Headroom integrates with Strands Agents through two patterns: wrap the model for full conversation compression, or hook into tool calls for targeted tool output compression.
Installation
pip install headroom-ai strands-agentsQuick start
from strands import Agent
from strands.models.bedrock import BedrockModel
from headroom.integrations.strands import HeadroomStrandsModel
model = BedrockModel(model_id="us.anthropic.claude-sonnet-4-20250514-v1:0")
optimized = HeadroomStrandsModel(wrapped_model=model)
agent = Agent(model=optimized)
response = agent("Investigate the production incident")
print(f"Tokens saved: {optimized.total_tokens_saved}")Model wrapping
Wraps the Strands Model interface.
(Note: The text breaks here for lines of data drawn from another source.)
<file path="src/rtl/wavegen_pkg.sv">
// -----------------------------------------------------------------------------
// wavegen_pkg
// Shared constants for the waveform generator.
//   mode_e : wave_out source select (captured at the accumulator wrap)
//   dir_e  : triangle generator direction
// Optional build macro used by the files importing this package: WAVEGEN_SYNC_EN
// -----------------------------------------------------------------------------
package wavegen_pkg;

  typedef enum logic [1:0] {
    MODE_SAW    = 2'd0,
    MODE_REVSAW = 2'd1,
    MODE_TRI    = 2'd2,
    MODE_PWM    = 2'd3
  } mode_e;

  typedef enum logic {
    DIR_UP   = 1'b0,
    DIR_DOWN = 1'b1
  } dir_e;

endpackage

</file>
<file path="src/rtl/wavegen_if.sv">
// -----------------------------------------------------------------------------
// wavegen_if
// Control and sample bus of the waveform generator.
//   master : drives en/step/duty/mode (and sync when WAVEGEN_SYNC_EN is defined),
//            observes the waveform outputs
//   slave  : the generator itself
// Signals:
//   en       advance enable            step     phase increment (zero-extended)
//   duty     PWM threshold (at wrap)   mode     wave_out select (at wrap)
//   saw/revsaw/triangl/meander/pwm     WIDTH-bit unsigned waveform codes
//   wave_out registered selected wave  wrap     one-cycle accumulator overflow pulse
//   sync     (WAVEGEN_SYNC_EN only) phase restart request
// -----------------------------------------------------------------------------
interface wavegen_if #(
  parameter int WIDTH  = 8,
  parameter int STEP_W = 8
);
  logic              en;
  logic [STEP_W-1:0] step;
  logic [WIDTH-1:0]  duty;
  logic [1:0]        mode;
`ifdef WAVEGEN_SYNC_EN
  logic              sync;
`endif
  logic [WIDTH-1:0]  saw;
  logic [WIDTH-1:0]  revsaw;
  logic [WIDTH-1:0]  triangl;
  logic [WIDTH-1:0]  meander;
  logic [WIDTH-1:0]  pwm;
  logic [WIDTH-1:0]  wave_out;
  logic              wrap;

  modport master (
`ifdef WAVEGEN_SYNC_EN
    output sync,
`endif
    output en, step, duty, mode,
    input  saw, revsaw, triangl, meander, pwm, wave_out, wrap
  );

  modport slave (
`ifdef WAVEGEN_SYNC_EN
    input  sync,
`endif
    input  en, step, duty, mode,
    output saw, revsaw, triangl, meander, pwm, wave_out, wrap
  );
endinterface

</file>
<file path="src/rtl/wavegen_tri.sv">
// -----------------------------------------------------------------------------
// wavegen_tri
// Up/down triangle generator. Runs independently of the phase accumulator:
// it climbs by step until it clips at full scale, then falls by step until it
// clips at zero. Each clip value is held for exactly one sample.
// Ports:
//   clk, reset (async, active-high), en (advance), step (increment),
//   sync (WAVEGEN_SYNC_EN only: restart at zero going up),
//   tri_val (current triangle sample), dir (current direction)
// -----------------------------------------------------------------------------
module wavegen_tri
  import wavegen_pkg::*;
#(
  parameter int WIDTH  = 8,
  parameter int STEP_W = 8
) (
  input  logic              clk,
  input  logic              reset,
  input  logic              en,
`ifdef WAVEGEN_SYNC_EN
  input  logic              sync,
`endif
  input  logic [STEP_W-1:0] step,
  output logic [WIDTH-1:0]  tri_val,
  output dir_e              dir
);

  localparam logic [WIDTH-1:0] MAX_CODE = '1;

  logic [WIDTH-1:0] r_tri;
  dir_e             r_dir;
  logic [WIDTH:0]   w_step_x;
  logic [WIDTH:0]   w_up_sum;

  // One guard bit so the rising compare cannot wrap around.
  assign w_step_x = {{(WIDTH + 1 - STEP_W){1'b0}}, step};
  assign w_up_sum = {1'b0, r_tri} + w_step_x;

  always_ff @(posedge clk or posedge reset) begin
    if (reset) begin
      r_tri <= '0;
      r_dir <= DIR_UP;
    end else begin
`ifdef WAVEGEN_SYNC_EN
      if (sync) begin
        r_tri <= '0;
        r_dir <= DIR_UP;
      end else
`endif
      if (en) begin
        case (r_dir)
          DIR_UP: begin
            if (w_up_sum >= {1'b0, MAX_CODE}) begin
              r_tri <= MAX_CODE;
              r_dir <= DIR_DOWN;
            end else begin
              r_tri <= w_up_sum[WIDTH-1:0];
            end
          end
          DIR_DOWN: begin
            if (r_tri <= w_step_x[WIDTH-1:0]) begin
              r_tri <= '0;
              r_dir <= DIR_UP;
            end else begin
              r_tri <= r_tri - w_step_x[WIDTH-1:0];
            end
          end
        endcase
      end
    end
  end

  assign tri_val = r_tri;
  assign dir     = r_dir;

endmodule

</file>
<file path="src/rtl/wavegen.sv">
// -----------------------------------------------------------------------------
// wavegen
// Multi-waveform generator driven from one phase accumulator with programmable
// step: saw, reverse saw, 50% meander and programmable-duty PWM, plus an
// independent triangle (wavegen_tri), a registered mode-selected output and a
// one-cycle wrap strobe. duty and mode are only taken at the accumulator wrap
// so a mid-period change never produces a partial period.
// Ports:
//   clk   : system clock, rising edge
//   reset : asynchronous active-high reset
//   bus   : wavegen_if.slave (en, step, duty, mode, [sync] in;
//           saw, revsaw, triangl, meander, pwm, wave_out, wrap out)
// Build option: define WAVEGEN_SYNC_EN to add the sync restart input.
// -----------------------------------------------------------------------------
module wavegen
  import wavegen_pkg::*;
#(
  parameter int WIDTH  = 8,
  parameter int STEP_W = 8
) (
  input  logic      clk,
  input  logic      reset,
  wavegen_if.slave  bus
);

  // 25% threshold out of reset.
  localparam logic [WIDTH-1:0] DUTY_RST = {2'b01, {(WIDTH - 2){1'b0}}};

  logic [WIDTH-1:0] r_acc;
  logic             r_wrap;
  logic [WIDTH-1:0] r_duty;
  mode_e            r_mode;
  logic [WIDTH-1:0] r_wave;

  logic [WIDTH:0]   w_step_x;
  logic [WIDTH:0]   w_sum;
  logic             w_carry;
  logic [WIDTH-1:0] w_tri;
  dir_e             w_dir_unused;
  logic [WIDTH-1:0] w_saw;
  logic [WIDTH-1:0] w_revsaw;
  logic [WIDTH-1:0] w_pwm;
  logic [WIDTH-1:0] w_sel;

  assign w_step_x = {{(WIDTH + 1 - STEP_W){1'b0}}, bus.step};
  assign w_sum    = {1'b0, r_acc} + w_step_x;
  assign w_carry  = w_sum[WIDTH];

  wavegen_tri #(
    .WIDTH  (WIDTH),
    .STEP_W (STEP_W)
  ) u_tri (
    .clk     (clk),
    .reset   (reset),
    .en      (bus.en),
`ifdef WAVEGEN_SYNC_EN
    .sync    (bus.sync),
`endif
    .step    (bus.step),
    .tri_val (w_tri),
    .dir     (w_dir_unused)
  );

  always_ff @(posedge clk or posedge reset) begin
    if (reset) begin
      r_acc  <= '0;
      r_wrap <= 1'b0;
      r_duty <= DUTY_RST;
      r_mode <= MODE_SAW;
      r_wave <= '0;
    end else begin
`ifdef WAVEGEN_SYNC_EN
      // Restart wins over en and never reports a wrap.
      if (bus.sync) begin
        r_acc  <= '0;
        r_wrap <= 1'b0;
        r_duty <= bus.duty;
        r_mode <= mode_e'(bus.mode);
      end else
`endif
      begin
        r_wrap <= bus.en & w_carry;
        if (bus.en) begin
          r_acc  <= w_sum[WIDTH-1:0];
          r_wave <= w_sel;
          if (w_carry) begin
            r_duty <= bus.duty;
            r_mode <= mode_e'(bus.mode);
          end
        end
      end
    end
  end

  assign w_saw    = r_acc;
  assign w_revsaw = ~r_acc;
  assign w_pwm    = {WIDTH{r_acc < r_duty}};

  always_comb begin
    w_sel = w_saw;
    case (r_mode)
      MODE_SAW:    w_sel = w_saw;
      MODE_REVSAW: w_sel = w_revsaw;
      MODE_TRI:    w_sel = w_tri;
      MODE_PWM:    w_sel = w_pwm;
      default:     w_sel = w_saw;
    endcase
  end

  assign bus.saw      = w_saw;
  assign bus.revsaw   = w_revsaw;
  assign bus.triangl  = w_tri;
  assign bus.meander  = {WIDTH{~r_acc[WIDTH-1]}};
  assign bus.pwm      = w_pwm;
  assign bus.wave_out = r_wave;
  assign bus.wrap     = r_wrap;

endmodule

</file>
<file path="src/flat_wrapper.sv">
// flat-port wrapper written by rule: the top's interface ports become plain ports
module wavegen_flat import wavegen_pkg::*;
#(
  parameter int WIDTH  = 8,
  parameter int STEP_W = 8
)
  (clk, reset, bus_en, bus_step, bus_duty, bus_mode, bus_saw, bus_revsaw, bus_triangl, bus_meander, bus_pwm, bus_wave_out, bus_wrap);
  wavegen_if #(.WIDTH(WIDTH), .STEP_W(STEP_W)) bus_i ();
  input  logic clk;
  input  logic reset;
  input wire logic [$bits(bus_i.en)-1:0] bus_en;
  input wire logic [$bits(bus_i.step)-1:0] bus_step;
  input wire logic [$bits(bus_i.duty)-1:0] bus_duty;
  input wire logic [$bits(bus_i.mode)-1:0] bus_mode;
  output wire logic [$bits(bus_i.saw)-1:0] bus_saw;
  output wire logic [$bits(bus_i.revsaw)-1:0] bus_revsaw;
  output wire logic [$bits(bus_i.triangl)-1:0] bus_triangl;
  output wire logic [$bits(bus_i.meander)-1:0] bus_meander;
  output wire logic [$bits(bus_i.pwm)-1:0] bus_pwm;
  output wire logic [$bits(bus_i.wave_out)-1:0] bus_wave_out;
  output wire logic [$bits(bus_i.wrap)-1:0] bus_wrap;
  assign bus_i.en = bus_en;
  assign bus_i.step = bus_step;
  assign bus_i.duty = bus_duty;
  assign bus_i.mode = bus_mode;
  assign bus_saw = bus_i.saw;
  assign bus_revsaw = bus_i.revsaw;
  assign bus_triangl = bus_i.triangl;
  assign bus_meander = bus_i.meander;
  assign bus_pwm = bus_i.pwm;
  assign bus_wave_out = bus_i.wave_out;
  assign bus_wrap = bus_i.wrap;
  wavegen #(.WIDTH(WIDTH), .STEP_W(STEP_W)) u_core (.clk(clk), .reset(reset), .bus(bus_i));
endmodule
</file>
<file path="config.mk">
export PLATFORM = sky130hd
export DESIGN_NAME = wavegen_flat
export DESIGN_NICKNAME = d
export VERILOG_FILES = /design/src/rtl/wavegen_pkg.sv /design/src/rtl/wavegen_if.sv /design/src/rtl/wavegen_tri.sv /design/src/rtl/wavegen.sv /design/src/flat_wrapper.sv
export SDC_FILE = /design/constraint.sdc
export NUM_CORES = 1
export LEC_CHECK = 0
export ABC_AREA = 1
export BUFFER_PORTS_ARGS = -buffer_cell sky130_fd_sc_hd__buf_2
export CORE_MARGIN = 1.5
export CORE_UTILIZATION = 40
export CTS_BUF_LIST = sky130_fd_sc_hd__clkbuf_8
export CTS_CLUSTER_SIZE = 20
export DETAILED_ROUTE_END_ITERATION = 10
export PLACE_DENSITY = 0.64
export REMOVE_ABC_BUFFERS = 1
export SYNTH_ARGS = -nofsm -noshare
export SYNTH_HDL_FRONTEND = slang
export SYNTH_SLANG_ARGS = --single-unit
export TNS_END_PERCENT = 5
</file>
<file path="constraint.sdc">
create_clock -name clk -period 2.1 [get_ports clk]
set_clock_uncertainty 0.15 [all_clocks]
set_input_delay 0.105 -clock clk [delete_from_list [all_inputs] [get_ports clk]]
set_output_delay 0.105 -clock clk [all_outputs]
set_load 0.05 [all_outputs]
</file>
==> flow_summary.ini, run 1 <==
[status]
status = complete, but fails checks
violations = setup timing

[setup_path]
critPathLaunchType = flip-flop
arrival_ns = 2.15
path_cells = inv_2 -> ha_2 -> inv_1 -> fa_2 -> nand2_2 -> nand2_2 -> o211ai_1 -> nand3_2 -> nand3_4 -> nor2_1 -> nor2_1 -> a21oi_2
worst-path-max-fanout = 6
required_ns = 2.13
cp_slowest_cell = dfrtp_1
max_stage_delay_ns = 0.41
endpoint_kind = flip-flop
r2r_cells = 12
r2r_slack_ns = -0.02
path_class = flip-flop to flip-flop

[route]
postRouteAntennaNets = 0
drt-total-wl_mm = 8.80
drt-vias-per-instance = 4.97
drc = 0
drt_iter0_markers = 172
num_vias = 3148
wl_per_cell_um = 13.9
drtPass1Iterations = 4

[timing]
finalWorstPathRequiredPeriod_ns = 2.12
setup_violations = 5
tns_ns = -0.0733
layout_setup_ws_ns = -0.0241
finalHoldViolCount = 0
slew_headroom_pct = 56.6
min_period_over_period_pct = 101
fmax_mhz = 471
rsz0062_at_grt = yes
worst_pin_slew_ns = 0.649
finalMaxSlewViolations = 0

[die]
dieArea_sq_mm = 0.00822
start_util_pct = 42.0
io_pins = 70
fp.dieW_um = 90.7
core_area_sq_mm = 0.00733
row_count = 31
die_h_um = 90.7

[final_layout]
final_common_cell = nand2_1
syn_to_final_growth_pct = 38.0
fillers = 693
regArea_sq_um = 903
final_util_pct = 57.9
drive_gt1_share_pct = 38.6
fin_cells = 633
final_cell_mix = nand2_1 (102), buf_2 (61), buf_4 (50), inv_1 (46), dfrtp_1 (34)
layout.nets = 588
multi_input_area_sq_mm = 0.00195
diodes = 0

[grt]
first_global_vias = 3176
grt_overflow = 0
grt_pass1_wl_mm = 14.9
grt_start_max_net_pins = 37
grt_use_total_pct = 22.3
antenna_found_initial = 0

[clocking]
cts_buffer_depth = 2
cts_tree = done
clock-sinks = 36
htreeDepth = 2
clk_pin_slew_ns = 0.08
root_buffer = clkbuf_8
cts_buffers = 5
clk_latency_ns = 0.29

[placed_design]
dp_hpwl_mm = 6.51
placedCellCount = 606
routabilityCongestion = 0.893
io_buffer_count = 69

[synth]
synth_top_area_share_pct = 28.5
yosys_warnings = 0
syn_avg_cell_area_sq_um = 7.32
ys_ff_latch = 36
synth_cell_types = 39
post_synth_inst_count = 420
async_flop_share_pct = 100
synthFlopType = dfrtp_1
synth-edff-count = 0
yosysTopAreaCell = dfrtp_1
synth_seq_area_share_pct = 29.3
synthTopCellsByArea = dfrtp_1 (28%), nand2_1 (14%), ha_1 (13%)
syn_area_sq_mm = 0.00308

[flow_run]
drv_cap = 0

[hold_path]
hold_class = primary input to flip-flop
hold_path_depth = 4
## critical path, delay by kind of cell, from the launching register on
kind            cells  cell delay (ns)
simple gates        6             0.63
fa+ha+maj           2             0.52
flops               1             0.41
compound gates      2             0.19
buf+inv             2             0.11
## path summary, 6_finish.rpt
check	from	end
max in group asynchronous	reset	u_core.u_tri.tri_val[1]
hold reg to reg	u_core.bus.wave_out[2]	u_core.bus.wave_out[2]
hold / removal	bus_en	u_core.bus.wave_out[0]
setup reg to reg	u_core.u_tri.tri_val[0]	u_core.u_tri.tri_val[3]
setup / recovery	u_core.u_tri.tri_val[0]	u_core.u_tri.tri_val[3]
min in group asynchronous	reset	u_core.bus.wave_out[0]
## area by class of cell
type / instances / share of cell area (%)
inverter: 57 / 5.04
timing repair buffer: 132 / 22.3
tap: 99 / 2.92
multi-input combinational: 301 / 45.8
clock buffer: 5 / 1.62
sequential: 36 / 21.3
clock inverter: 3 / 1.00
## metal layers
metal  GRT usage [%]  vias up  wire length [um]
li1                -     1576                 -
met1            28.1     1460              3950
met2            39.5       97              4260
met3            3.45       15               401
met4            5.29        0               180
met5               0        -                 0
## flip-flops by register name (all words and copies together) (netlist names)
register and flops:
u_core.r_duty 8, u_core.r_mode 2, u_core.bus.wave_out 8, u_core.bus.wrap 1, u_core.u_tri.tri_val 8, u_core.bus.saw 8, u_core.u_tri.dir 1
## metrics by stage
step                      setup slack [ns]  hold slack [ns]  area, sq um
after floorplan                     -10.25           0.0581         2890
after global placement             -0.0497           0.0909         3700
after detailed placement            -0.110           0.0972         3700
after CTS                         -0.00564           0.0501         4130
after global routing                -0.127           0.0967         4240
final                              -0.0241           0.0786         4240
## cells by family (layout without fill, tap and decap cells)
kind of cell             after synthesis  count (layout)  share of synthesized area (%)
adder cells (fa/ha/maj)               34              34                           14.6
AND/OR/NAND/NOR                      182             182                           26.2
buffers and inverters                 83             197                           12.9
XOR/XNOR                               6               6                           1.71
AO/OA/AOI/OAI                         79              79                           15.3
flip-flops                            36              36                           29.3
## synth_stat cells, drive strengths merged (4+ instances only)
cell type / n
buf: 20
o21ai: 20
a21oi: 38
nor2: 31
dfrtp: 35
nand4: 4
inv: 56
a221oi: 8
or2: 4
xor2: 4
nand3: 21
ha: 31
clkbuf: 5
nand2: 118
## timing repair
| action | 4_1_cts | 5_1_grt |
|---|---|---|
| hold endpoints to repair | 45 | 0 |
| setup buffers | 4 | 4 |
| resized for setup | 53 | 29 |
| endpoints found under the setup margin | 28 | 38 |
| pin swaps | 8 | 7 |
| hold buffers | 11 | 0 |
Power of run 1 is not shown: default switching activity piles up to over one toggle a cycle in this logic, so the estimate is an artifact.
==> run 2, diff against run 1 <==
--- a/config.mk
+++ b/config.mk
@@ -5,14 +5,13 @@
 export SDC_FILE = /design/constraint.sdc
 export NUM_CORES = 1
 export LEC_CHECK = 0
-export ABC_AREA = 1
 export BUFFER_PORTS_ARGS = -buffer_cell sky130_fd_sc_hd__buf_2
 export CORE_MARGIN = 1.5
 export CORE_UTILIZATION = 40
 export CTS_BUF_LIST = sky130_fd_sc_hd__clkbuf_8
 export CTS_CLUSTER_SIZE = 20
 export DETAILED_ROUTE_END_ITERATION = 10
-export PLACE_DENSITY = 0.64
+export PLACE_DENSITY = 0.65
 export REMOVE_ABC_BUFFERS = 1
 export SYNTH_ARGS = -nofsm -noshare
 export SYNTH_HDL_FRONTEND = slang
==> run 2 against run 1 <==
The flow still finishes with violations (setup timing). Clock-buffer cell count did not move. Fmax fell by 14%. Sequential share of layout area fell by 0.16 points. Via count fell by 5.5%. Final area rose by 0.77%. Critical path depth fell by 4. Global-route usage fell by 0.53 points. Worst hold slack got worse by 0.0033 ns. Core utilization rose by 0.75 points. Area after synthesis fell by 1.7%.
==> flow_summary.ini, run 2 <==
[synth]
async_flop_share_pct = 100
synthTopCellsByArea = dfrtp_1 (29%), ha_1 (13%), inv_1 (4.5%)
synthTopCellsByCount = inv_1 (36), dfrtp_1 (35), ha_1 (31)
synth-edff-count = 0
synth_cell_types = 55
ys_ff_latch = 36
post_synth_inst_count = 344
syn_area_sq_mm = 0.00302
yosysTopAreaCell = dfrtp_1
syn_avg_cell_area_sq_um = 8.78
yosys_warnings = 0
post-synth-top-count-cell = inv_1
synthFlopType = dfrtp_1
synth_top_area_share_pct = 29.0
synth_seq_area_share_pct = 29.9

[die]
start_util_pct = 41.4
io_pins = 70
row_count = 31
core_area_sq_mm = 0.00729
fp.dieW_um = 89.9
dieArea_sq_mm = 0.00808
die_h_um = 89.9

[setup_path]
worst-path-max-fanout = 2
timing.critical_path.from = u_core.u_tri.tri_val[0]
path_class = flip-flop to flip-flop
critPathCapture = u_core.u_tri.dir
r2r_end = u_core.u_tri.dir
path_cells = ha_4 -> fa_2 -> nor2b_4 -> o31ai_2 -> xor2_1 -> nand3_1 -> o41a_1 -> nor3_2
endpoint_kind = flip-flop
r2r-start = u_core.u_tri.tri_val[0]
r2r_cells = 8
arrival_ns = 2.54
required_ns = 2.17
r2r_slack_ns = -0.37
cp_slowest_cell = o41a_1
max_stage_delay_ns = 0.42
critPathLaunchType = flip-flop

[timing]
layout_setup_ws_ns = -0.368
finalHoldViolCount = 0
min_period_over_period_pct = 118
finalWorstPathRequiredPeriod_ns = 2.47
fmax_mhz = 405
hold_ws_ns = 0.0753
rsz0062_at_grt = yes
worst_pin_slew_ns = 0.501
slew_headroom_pct = 66.6
finalMaxSlewViolations = 0
setup_violations = 37

[route]
drt_iter0_markers = 177
drtPass1Iterations = 4
drt-vias-per-instance = 5.20
wl_per_cell_um = 15.2
drc = 0
num_vias = 2975
postRouteAntennaNets = 0
drt-total-wl_mm = 8.68

[final_layout]
final_common_cell = buf_4
syn_to_final_growth_pct = 41.5
fillers = 666
final_util_pct = 58.6
diodes = 0
regArea_sq_um = 903
drive_gt1_share_pct = 44.0
multi_input_area_sq_mm = 0.00200
layout.nets = 527
final_cell_mix = buf_4 (73), buf_2 (67), inv_1 (34), dfrtp_1 (34), nor2_1 (29)

[clocking]
clk_pin_slew_ns = 0.08
clk_latency_ns = 0.29
cts_tree = done
root_buffer = clkbuf_8
htreeDepth = 2
cts_buffers = 5
cts_buffer_depth = 2
clock-sinks = 36

[grt]
first_global_vias = 2916
grt_pass1_wl_mm = 14.3
antenna_found_initial = 0
grt_use_total_pct = 21.8
grt_start_max_net_pins = 37
grt_overflow = 0

[status]
status = complete, but fails checks
violations = setup timing

[placed_design]
io_buffer_count = 69
dp_hpwl_mm = 6.40
routabilityCongestion = 0.888

[hold_path]
hold_class = primary input to flip-flop

[flow_run]
drv_cap = 0
==> run 2: how the worst min path moves through the flow <==
stage	start	end	cells past startpoint
6_report	bus_step[0]	u_core.bus.saw[0]	4
5_1_grt	bus_step[0]	u_core.bus.saw[0]	4
2_1_floorplan	bus_en	u_core.u_tri.tri_val[3]	1
3_5_place_dp	reset	u_core.bus.wrap	3
4_1_cts	bus_step[0]	u_core.bus.saw[0]	4
3_3_place_gp	reset	u_core.bus.wrap	3
==> run 2: cells by family (layout without fill, tap and decap cells) <==
logic type / after synthesis / after routing / share of synthesized area, %
muxes: 12 / 12 / 4.39
buffers and inverters: 69 / 198 / 10.9
adders and majority gates: 34 / 34 / 14.8
and+or+nand+nor: 88 / 88 / 14.4
AOI/OAI and AO/OA: 91 / 91 / 21.6
DFF: 36 / 36 / 29.9
xor gates and xnor gates: 14 / 14 / 4.06
==> run 2: critical path, delay by kind of cell (launching register included) <==
family | cells | cell delay, ns
compound gates | 2 | 0.68
fa+ha+maj | 2 | 0.56
flops | 1 | 0.41
simple gates | 3 | 0.37
xor+xnor | 1 | 0.23
==> run 2: stage by stage <==
stage	cells	area (sq um)	setup WS, ns	setup TNS (ns)
after floorplan	311	2830	-2.32	-53.11
final	572	4280	-0.368	-7.44
after global placement	549	3820	-0.443	-6.69
after CTS	570	4170	-0.311	-7.31
after detailed placement	549	3820	-0.486	-6.88
after global routing	572	4280	-0.474	-12.02
==> run 2: per-layer routing <==
metal  track usage, %  routed length (um)
met1             29.2                4060
met2             37.0                4170
met3             3.98                 393
met4             3.70                  48
met5                0                   0
==> run 2: final cells by class <==
class	count	area share, %
clock inverters	3	0.439
clock buffers	5	1.61
repair buffers	154	24.0
multi-input cells	239	46.8
well taps	99	2.90
flip-flops and latches	36	21.1
inverters	36	3.16
==> run 2: what timing repair did <==
action	4_1_cts	5_1_grt
hold endpoints to repair	45	0
cloned	0	1
hold buffers	11	0
buffers inserted	2	1
resized for setup	30	27
endpoints found under the setup margin	40	40
pin swaps	22	6
Power of run 2 is left out for the same reason.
Every call to stream() compresses messages before they reach the provider:
from headroom import HeadroomConfig
from headroom.integrations.strands import HeadroomStrandsModel
optimized = HeadroomStrandsModel(
wrapped_model=model,
config=HeadroomConfig(),
)
agent = Agent(model=optimized)
response = agent("Analyze these logs")Hook provider (tool output compression)
Compresses tool call results via Strands' hook system. Uses SmartCrusher on JSON arrays returned by tools:
from strands import Agent
from strands.models.bedrock import BedrockModel
from headroom.integrations.strands import HeadroomHookProvider
model = BedrockModel(model_id="us.anthropic.claude-sonnet-4-20250514-v1:0")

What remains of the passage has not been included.